About this task:
Up to and including the line that contains "hold / removal", repeat each line of the data exactly, starting from the first.

Raw data:
┄┄┄┄┄┄┄┄┄┄┄┄┄┄┄┄┄┄┄┄

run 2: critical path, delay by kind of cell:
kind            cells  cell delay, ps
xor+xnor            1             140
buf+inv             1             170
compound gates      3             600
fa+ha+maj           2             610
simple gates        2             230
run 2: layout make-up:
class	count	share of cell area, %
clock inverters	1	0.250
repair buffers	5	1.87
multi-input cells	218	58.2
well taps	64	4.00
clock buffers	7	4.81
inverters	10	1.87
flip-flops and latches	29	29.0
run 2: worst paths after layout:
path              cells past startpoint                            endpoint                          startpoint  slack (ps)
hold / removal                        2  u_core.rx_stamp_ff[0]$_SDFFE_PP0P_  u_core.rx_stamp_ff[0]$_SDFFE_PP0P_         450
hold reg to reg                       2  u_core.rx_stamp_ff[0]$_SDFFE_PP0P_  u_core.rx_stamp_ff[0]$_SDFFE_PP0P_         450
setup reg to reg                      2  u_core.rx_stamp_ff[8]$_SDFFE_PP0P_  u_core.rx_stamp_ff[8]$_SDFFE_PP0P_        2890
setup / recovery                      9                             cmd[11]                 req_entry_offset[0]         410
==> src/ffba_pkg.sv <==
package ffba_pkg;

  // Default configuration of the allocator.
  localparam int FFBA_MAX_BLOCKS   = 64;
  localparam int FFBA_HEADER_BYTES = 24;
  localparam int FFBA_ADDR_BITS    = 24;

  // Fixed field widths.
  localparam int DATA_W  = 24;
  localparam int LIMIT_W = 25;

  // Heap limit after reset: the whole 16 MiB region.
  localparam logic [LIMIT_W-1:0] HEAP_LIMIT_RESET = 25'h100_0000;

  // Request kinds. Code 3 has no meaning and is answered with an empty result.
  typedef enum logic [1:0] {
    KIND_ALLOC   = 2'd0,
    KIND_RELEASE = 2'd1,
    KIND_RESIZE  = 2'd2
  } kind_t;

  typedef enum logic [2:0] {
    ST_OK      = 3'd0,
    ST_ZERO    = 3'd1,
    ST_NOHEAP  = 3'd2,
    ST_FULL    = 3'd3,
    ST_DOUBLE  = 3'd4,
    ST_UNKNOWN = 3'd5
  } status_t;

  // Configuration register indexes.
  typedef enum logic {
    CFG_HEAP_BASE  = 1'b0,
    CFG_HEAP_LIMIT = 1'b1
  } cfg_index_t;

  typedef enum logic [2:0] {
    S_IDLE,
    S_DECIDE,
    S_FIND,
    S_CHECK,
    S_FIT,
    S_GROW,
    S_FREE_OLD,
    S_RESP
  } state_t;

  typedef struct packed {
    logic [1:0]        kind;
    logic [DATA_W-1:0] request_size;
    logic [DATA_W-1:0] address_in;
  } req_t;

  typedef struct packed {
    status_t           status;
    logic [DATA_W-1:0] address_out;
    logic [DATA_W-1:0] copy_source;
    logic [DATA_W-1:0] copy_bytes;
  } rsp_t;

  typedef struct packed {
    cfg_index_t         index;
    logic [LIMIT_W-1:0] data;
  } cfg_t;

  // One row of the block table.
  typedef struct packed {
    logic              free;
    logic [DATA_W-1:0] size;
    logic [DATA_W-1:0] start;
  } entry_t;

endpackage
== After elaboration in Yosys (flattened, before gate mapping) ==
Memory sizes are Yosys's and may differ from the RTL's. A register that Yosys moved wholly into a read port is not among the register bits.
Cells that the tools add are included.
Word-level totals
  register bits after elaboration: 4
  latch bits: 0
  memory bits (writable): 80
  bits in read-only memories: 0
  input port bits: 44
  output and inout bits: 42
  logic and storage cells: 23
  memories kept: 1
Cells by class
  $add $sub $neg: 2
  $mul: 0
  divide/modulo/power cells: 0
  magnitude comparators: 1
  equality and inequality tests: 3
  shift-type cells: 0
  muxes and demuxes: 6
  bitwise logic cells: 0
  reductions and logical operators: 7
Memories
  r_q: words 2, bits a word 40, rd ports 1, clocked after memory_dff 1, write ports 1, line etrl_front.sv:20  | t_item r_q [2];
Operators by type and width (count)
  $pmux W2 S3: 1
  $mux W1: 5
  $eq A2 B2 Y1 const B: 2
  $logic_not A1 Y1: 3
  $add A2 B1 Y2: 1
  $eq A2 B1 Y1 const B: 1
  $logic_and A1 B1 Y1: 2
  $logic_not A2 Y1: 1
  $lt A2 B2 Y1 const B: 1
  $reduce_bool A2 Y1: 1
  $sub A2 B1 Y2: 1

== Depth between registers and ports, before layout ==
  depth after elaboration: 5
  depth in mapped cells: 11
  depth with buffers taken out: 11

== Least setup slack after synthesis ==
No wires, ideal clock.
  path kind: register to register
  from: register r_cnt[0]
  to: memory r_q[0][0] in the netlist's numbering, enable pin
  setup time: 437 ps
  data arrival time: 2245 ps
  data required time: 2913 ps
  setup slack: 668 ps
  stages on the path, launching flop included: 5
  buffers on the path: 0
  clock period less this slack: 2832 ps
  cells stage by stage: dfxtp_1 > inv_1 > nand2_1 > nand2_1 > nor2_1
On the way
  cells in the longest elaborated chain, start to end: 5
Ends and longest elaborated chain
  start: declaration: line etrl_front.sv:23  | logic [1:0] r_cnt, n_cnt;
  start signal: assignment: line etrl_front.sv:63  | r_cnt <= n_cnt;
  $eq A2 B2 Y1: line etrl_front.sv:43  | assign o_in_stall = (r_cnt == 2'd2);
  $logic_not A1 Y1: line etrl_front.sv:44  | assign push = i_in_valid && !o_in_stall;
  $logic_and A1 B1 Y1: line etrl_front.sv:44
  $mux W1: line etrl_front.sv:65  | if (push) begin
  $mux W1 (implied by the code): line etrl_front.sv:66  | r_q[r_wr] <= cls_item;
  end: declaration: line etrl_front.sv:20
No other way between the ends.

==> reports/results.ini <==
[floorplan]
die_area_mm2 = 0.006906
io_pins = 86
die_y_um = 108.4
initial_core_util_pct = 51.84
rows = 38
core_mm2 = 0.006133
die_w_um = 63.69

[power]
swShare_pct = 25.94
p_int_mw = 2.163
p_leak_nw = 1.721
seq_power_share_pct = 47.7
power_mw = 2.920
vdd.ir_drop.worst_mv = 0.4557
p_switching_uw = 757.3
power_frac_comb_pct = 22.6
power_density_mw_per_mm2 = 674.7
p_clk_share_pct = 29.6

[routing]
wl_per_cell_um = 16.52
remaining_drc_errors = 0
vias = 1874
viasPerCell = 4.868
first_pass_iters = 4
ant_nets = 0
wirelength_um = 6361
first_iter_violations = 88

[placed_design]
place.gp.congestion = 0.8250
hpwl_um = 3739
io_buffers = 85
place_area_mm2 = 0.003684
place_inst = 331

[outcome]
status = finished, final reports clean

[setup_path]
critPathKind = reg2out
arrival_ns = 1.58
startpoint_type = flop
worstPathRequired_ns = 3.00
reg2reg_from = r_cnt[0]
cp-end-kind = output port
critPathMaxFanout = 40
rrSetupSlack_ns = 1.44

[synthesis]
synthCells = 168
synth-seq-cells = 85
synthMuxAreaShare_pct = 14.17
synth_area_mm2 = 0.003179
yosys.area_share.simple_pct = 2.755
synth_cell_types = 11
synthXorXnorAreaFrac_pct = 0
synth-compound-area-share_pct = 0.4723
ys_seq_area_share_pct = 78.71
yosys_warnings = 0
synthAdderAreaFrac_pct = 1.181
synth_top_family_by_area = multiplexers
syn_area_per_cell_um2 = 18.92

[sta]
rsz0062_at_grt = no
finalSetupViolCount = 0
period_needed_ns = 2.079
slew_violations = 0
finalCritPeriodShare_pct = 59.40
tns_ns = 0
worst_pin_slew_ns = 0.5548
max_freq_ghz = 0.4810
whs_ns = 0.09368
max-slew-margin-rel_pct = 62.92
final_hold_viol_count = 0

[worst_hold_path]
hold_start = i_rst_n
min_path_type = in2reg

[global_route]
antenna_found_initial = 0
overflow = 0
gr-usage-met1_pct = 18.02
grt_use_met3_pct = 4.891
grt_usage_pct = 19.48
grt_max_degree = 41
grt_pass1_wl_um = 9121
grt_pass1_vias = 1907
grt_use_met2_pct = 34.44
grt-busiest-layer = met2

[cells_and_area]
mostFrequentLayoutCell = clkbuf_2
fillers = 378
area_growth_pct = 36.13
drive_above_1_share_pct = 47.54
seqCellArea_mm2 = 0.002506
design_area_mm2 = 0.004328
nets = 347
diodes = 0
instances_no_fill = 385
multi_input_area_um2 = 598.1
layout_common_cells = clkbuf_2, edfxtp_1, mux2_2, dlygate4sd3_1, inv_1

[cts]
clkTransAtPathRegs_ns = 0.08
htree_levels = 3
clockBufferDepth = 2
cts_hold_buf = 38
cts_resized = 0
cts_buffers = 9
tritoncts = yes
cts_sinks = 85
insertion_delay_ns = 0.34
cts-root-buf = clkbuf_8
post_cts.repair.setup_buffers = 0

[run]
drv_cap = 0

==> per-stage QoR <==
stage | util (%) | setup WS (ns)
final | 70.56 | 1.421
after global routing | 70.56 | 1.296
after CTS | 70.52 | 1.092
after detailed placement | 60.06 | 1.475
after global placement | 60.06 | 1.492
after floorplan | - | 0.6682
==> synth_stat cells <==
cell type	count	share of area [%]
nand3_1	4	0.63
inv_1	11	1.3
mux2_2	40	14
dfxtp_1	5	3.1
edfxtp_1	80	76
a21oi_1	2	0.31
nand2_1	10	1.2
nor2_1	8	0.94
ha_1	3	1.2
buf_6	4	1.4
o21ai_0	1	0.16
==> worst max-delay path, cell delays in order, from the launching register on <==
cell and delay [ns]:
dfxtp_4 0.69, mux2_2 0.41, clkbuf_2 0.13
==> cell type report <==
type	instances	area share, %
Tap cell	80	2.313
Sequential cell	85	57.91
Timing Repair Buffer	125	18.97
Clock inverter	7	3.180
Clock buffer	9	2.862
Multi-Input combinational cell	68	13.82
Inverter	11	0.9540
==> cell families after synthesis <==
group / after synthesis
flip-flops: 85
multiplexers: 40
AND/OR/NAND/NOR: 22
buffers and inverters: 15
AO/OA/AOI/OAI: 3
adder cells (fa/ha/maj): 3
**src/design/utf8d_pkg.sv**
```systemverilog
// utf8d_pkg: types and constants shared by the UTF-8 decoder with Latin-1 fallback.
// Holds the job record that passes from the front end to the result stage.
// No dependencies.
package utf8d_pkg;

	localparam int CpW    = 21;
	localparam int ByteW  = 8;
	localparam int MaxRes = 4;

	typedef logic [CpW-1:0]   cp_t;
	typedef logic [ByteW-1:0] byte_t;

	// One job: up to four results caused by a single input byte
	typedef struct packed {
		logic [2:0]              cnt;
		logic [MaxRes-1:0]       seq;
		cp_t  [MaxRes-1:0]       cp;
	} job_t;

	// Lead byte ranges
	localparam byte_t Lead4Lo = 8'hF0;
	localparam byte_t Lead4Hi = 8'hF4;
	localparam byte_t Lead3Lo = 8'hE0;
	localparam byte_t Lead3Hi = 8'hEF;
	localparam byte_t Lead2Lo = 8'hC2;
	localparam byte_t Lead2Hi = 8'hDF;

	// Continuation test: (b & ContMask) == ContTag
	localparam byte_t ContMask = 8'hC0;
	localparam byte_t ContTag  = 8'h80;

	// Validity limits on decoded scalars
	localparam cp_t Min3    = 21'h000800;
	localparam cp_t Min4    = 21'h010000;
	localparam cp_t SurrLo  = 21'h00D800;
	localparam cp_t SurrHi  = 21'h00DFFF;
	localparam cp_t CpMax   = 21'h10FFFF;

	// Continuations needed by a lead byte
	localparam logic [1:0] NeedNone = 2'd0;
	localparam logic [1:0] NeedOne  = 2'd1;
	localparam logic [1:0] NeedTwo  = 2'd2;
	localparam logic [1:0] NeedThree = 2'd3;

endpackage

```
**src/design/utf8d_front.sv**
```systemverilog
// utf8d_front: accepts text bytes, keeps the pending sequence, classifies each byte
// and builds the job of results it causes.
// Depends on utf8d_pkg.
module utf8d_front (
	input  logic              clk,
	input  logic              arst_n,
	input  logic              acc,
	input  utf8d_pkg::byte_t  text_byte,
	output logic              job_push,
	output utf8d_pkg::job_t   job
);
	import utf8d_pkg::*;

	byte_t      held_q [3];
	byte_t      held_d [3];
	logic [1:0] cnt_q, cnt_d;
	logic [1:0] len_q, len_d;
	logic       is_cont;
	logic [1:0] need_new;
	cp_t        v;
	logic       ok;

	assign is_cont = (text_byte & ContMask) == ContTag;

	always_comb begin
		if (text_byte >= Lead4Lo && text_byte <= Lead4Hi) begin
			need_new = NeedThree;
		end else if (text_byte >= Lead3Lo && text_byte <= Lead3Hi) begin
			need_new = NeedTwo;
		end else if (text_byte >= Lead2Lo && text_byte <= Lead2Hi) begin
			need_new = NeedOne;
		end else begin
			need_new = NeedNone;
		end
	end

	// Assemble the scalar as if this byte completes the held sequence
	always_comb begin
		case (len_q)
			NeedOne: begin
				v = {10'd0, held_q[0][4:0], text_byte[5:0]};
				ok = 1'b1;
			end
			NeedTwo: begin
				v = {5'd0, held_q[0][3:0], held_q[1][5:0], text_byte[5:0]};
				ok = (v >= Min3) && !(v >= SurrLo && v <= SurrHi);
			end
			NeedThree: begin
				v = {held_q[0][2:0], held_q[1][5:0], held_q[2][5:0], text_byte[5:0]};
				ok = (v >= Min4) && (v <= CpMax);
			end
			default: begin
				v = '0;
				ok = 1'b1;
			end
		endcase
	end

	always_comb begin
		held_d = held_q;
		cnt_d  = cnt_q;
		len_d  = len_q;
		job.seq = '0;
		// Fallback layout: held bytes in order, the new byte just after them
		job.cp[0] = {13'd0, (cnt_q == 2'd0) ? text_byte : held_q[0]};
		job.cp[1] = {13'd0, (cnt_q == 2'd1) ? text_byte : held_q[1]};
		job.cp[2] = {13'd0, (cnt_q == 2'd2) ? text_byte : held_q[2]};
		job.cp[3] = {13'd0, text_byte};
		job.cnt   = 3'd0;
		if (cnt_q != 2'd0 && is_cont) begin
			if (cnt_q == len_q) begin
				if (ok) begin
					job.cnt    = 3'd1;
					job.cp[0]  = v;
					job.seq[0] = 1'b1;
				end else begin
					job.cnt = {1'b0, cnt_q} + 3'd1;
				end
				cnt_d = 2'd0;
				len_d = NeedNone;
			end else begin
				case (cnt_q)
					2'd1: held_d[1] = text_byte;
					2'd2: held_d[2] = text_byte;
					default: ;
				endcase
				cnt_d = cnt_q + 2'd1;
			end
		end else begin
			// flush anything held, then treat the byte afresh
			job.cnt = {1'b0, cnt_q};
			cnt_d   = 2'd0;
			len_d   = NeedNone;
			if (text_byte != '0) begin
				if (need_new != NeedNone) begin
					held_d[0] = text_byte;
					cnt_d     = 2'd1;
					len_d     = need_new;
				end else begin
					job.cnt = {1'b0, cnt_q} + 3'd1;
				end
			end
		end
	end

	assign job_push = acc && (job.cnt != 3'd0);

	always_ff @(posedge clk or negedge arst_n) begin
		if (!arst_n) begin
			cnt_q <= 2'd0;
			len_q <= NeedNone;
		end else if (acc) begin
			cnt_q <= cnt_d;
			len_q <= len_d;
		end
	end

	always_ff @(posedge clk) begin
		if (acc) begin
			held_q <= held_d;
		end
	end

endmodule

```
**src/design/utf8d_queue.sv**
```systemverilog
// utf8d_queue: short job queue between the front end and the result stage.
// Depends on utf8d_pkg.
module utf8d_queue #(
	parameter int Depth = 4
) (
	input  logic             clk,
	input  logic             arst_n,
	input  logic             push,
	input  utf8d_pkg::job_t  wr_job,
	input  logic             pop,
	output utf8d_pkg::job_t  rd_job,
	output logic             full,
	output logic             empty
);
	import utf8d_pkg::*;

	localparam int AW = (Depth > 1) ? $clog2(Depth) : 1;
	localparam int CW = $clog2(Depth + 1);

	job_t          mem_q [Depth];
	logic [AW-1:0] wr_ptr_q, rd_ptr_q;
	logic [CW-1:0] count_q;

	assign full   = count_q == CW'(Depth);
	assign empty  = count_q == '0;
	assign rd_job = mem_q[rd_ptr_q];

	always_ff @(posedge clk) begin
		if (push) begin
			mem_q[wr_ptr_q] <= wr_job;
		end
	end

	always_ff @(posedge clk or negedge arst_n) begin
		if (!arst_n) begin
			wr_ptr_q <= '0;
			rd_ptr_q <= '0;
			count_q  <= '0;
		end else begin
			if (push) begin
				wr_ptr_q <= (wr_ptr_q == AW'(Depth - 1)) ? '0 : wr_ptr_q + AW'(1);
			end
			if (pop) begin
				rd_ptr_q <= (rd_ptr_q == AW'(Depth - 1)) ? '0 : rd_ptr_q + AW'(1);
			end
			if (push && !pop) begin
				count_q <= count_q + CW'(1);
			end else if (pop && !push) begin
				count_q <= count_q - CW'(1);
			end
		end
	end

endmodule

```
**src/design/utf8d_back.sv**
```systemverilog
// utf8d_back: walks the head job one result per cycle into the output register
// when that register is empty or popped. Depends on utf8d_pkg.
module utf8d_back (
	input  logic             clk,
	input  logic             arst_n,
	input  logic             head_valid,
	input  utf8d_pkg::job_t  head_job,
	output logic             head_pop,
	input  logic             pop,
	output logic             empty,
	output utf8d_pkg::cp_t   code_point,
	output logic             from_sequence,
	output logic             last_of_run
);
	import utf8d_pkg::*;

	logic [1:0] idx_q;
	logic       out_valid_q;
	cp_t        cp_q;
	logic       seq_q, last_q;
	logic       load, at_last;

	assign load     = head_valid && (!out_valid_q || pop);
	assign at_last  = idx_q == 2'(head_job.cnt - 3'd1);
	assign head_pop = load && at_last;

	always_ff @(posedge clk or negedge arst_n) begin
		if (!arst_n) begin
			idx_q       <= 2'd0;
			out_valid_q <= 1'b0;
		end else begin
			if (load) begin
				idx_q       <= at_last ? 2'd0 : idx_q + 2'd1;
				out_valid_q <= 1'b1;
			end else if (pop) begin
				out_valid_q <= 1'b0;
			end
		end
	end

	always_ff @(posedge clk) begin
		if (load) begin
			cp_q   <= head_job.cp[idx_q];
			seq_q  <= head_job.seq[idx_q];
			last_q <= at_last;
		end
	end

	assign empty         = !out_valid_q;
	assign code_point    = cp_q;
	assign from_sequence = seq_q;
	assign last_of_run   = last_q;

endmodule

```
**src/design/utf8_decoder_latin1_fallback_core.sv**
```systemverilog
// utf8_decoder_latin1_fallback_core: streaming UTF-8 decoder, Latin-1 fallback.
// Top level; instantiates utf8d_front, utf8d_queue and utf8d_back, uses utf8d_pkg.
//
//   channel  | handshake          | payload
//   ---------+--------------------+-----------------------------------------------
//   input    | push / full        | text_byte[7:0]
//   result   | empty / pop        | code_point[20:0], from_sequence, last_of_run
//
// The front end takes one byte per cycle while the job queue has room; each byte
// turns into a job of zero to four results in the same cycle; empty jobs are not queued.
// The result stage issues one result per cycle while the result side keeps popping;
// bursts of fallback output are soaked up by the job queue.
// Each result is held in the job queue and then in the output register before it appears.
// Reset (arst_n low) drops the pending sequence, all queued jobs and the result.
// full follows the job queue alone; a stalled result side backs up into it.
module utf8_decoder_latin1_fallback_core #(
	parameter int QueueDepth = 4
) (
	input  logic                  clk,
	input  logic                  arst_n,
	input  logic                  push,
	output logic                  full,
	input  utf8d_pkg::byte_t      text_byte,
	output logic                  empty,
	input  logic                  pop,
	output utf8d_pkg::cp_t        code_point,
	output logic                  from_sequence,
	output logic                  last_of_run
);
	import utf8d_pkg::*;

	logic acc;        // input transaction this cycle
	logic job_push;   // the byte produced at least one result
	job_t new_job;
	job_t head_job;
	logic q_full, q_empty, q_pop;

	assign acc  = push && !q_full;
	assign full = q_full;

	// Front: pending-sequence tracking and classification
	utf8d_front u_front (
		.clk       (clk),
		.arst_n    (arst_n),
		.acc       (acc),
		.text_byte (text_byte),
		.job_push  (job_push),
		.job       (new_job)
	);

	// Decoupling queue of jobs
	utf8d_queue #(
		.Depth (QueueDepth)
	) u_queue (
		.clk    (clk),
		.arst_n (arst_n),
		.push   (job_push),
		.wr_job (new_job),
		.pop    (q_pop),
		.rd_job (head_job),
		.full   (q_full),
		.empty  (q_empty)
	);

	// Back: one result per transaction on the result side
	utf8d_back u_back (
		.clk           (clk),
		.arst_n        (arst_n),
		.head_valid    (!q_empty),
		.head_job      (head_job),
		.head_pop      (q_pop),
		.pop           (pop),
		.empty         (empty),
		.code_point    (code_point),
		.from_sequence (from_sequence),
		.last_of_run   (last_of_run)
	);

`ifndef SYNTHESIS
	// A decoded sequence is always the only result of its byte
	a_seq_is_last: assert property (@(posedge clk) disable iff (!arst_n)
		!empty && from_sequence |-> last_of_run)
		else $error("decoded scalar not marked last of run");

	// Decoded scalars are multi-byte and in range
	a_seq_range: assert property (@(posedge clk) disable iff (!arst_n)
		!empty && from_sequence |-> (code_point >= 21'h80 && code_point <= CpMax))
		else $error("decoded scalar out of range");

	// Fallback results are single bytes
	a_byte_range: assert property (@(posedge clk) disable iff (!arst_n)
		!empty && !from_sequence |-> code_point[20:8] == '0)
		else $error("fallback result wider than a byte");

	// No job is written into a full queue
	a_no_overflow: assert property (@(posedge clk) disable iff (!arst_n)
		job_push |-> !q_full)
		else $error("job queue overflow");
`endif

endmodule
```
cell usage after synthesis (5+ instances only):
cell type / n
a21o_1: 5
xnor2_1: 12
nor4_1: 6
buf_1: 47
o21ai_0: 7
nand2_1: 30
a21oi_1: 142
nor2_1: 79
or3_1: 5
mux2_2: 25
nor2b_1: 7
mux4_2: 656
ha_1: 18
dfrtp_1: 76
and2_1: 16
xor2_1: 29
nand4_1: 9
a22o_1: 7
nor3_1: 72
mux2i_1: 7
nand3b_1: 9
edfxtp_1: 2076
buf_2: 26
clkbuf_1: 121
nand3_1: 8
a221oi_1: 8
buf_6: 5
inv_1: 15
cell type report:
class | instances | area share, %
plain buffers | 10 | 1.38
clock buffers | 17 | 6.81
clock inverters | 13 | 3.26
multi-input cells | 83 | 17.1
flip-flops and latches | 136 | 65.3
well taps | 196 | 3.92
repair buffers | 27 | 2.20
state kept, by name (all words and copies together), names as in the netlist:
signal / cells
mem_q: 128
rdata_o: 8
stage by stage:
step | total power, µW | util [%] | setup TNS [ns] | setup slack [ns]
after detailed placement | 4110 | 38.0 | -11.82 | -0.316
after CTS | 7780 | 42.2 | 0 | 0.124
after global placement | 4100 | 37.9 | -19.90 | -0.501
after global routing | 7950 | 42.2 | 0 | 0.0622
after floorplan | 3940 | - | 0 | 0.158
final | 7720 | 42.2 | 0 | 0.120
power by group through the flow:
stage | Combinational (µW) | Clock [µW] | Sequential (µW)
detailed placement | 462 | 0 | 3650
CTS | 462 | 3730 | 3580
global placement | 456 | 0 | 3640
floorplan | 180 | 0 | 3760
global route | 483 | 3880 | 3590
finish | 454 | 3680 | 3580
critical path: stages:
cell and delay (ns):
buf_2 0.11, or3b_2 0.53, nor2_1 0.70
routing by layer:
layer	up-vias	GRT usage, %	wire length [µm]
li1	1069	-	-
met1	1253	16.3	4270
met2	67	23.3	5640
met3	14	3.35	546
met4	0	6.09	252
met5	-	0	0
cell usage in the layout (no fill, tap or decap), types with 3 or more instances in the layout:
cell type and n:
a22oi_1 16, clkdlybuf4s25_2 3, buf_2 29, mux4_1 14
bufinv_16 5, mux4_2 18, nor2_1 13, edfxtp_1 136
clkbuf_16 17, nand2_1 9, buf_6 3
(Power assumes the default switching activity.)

┄┄┄┄┄┄┄┄┄┄┄┄┄┄┄┄┄┄┄┄

Your solution:
run 2: critical path, delay by kind of cell:
kind            cells  cell delay, ps
xor+xnor            1             140
buf+inv             1             170
compound gates      3             600
fa+ha+maj           2             610
simple gates        2             230
run 2: layout make-up:
class	count	share of cell area, %
clock inverters	1	0.250
repair buffers	5	1.87
multi-input cells	218	58.2
well taps	64	4.00
clock buffers	7	4.81
inverters	10	1.87
flip-flops and latches	29	29.0
run 2: worst paths after layout:
path              cells past startpoint                            endpoint                          startpoint  slack (ps)
hold / removal                        2  u_core.rx_stamp_ff[0]$_SDFFE_PP0P_  u_core.rx_stamp_ff[0]$_SDFFE_PP0P_         450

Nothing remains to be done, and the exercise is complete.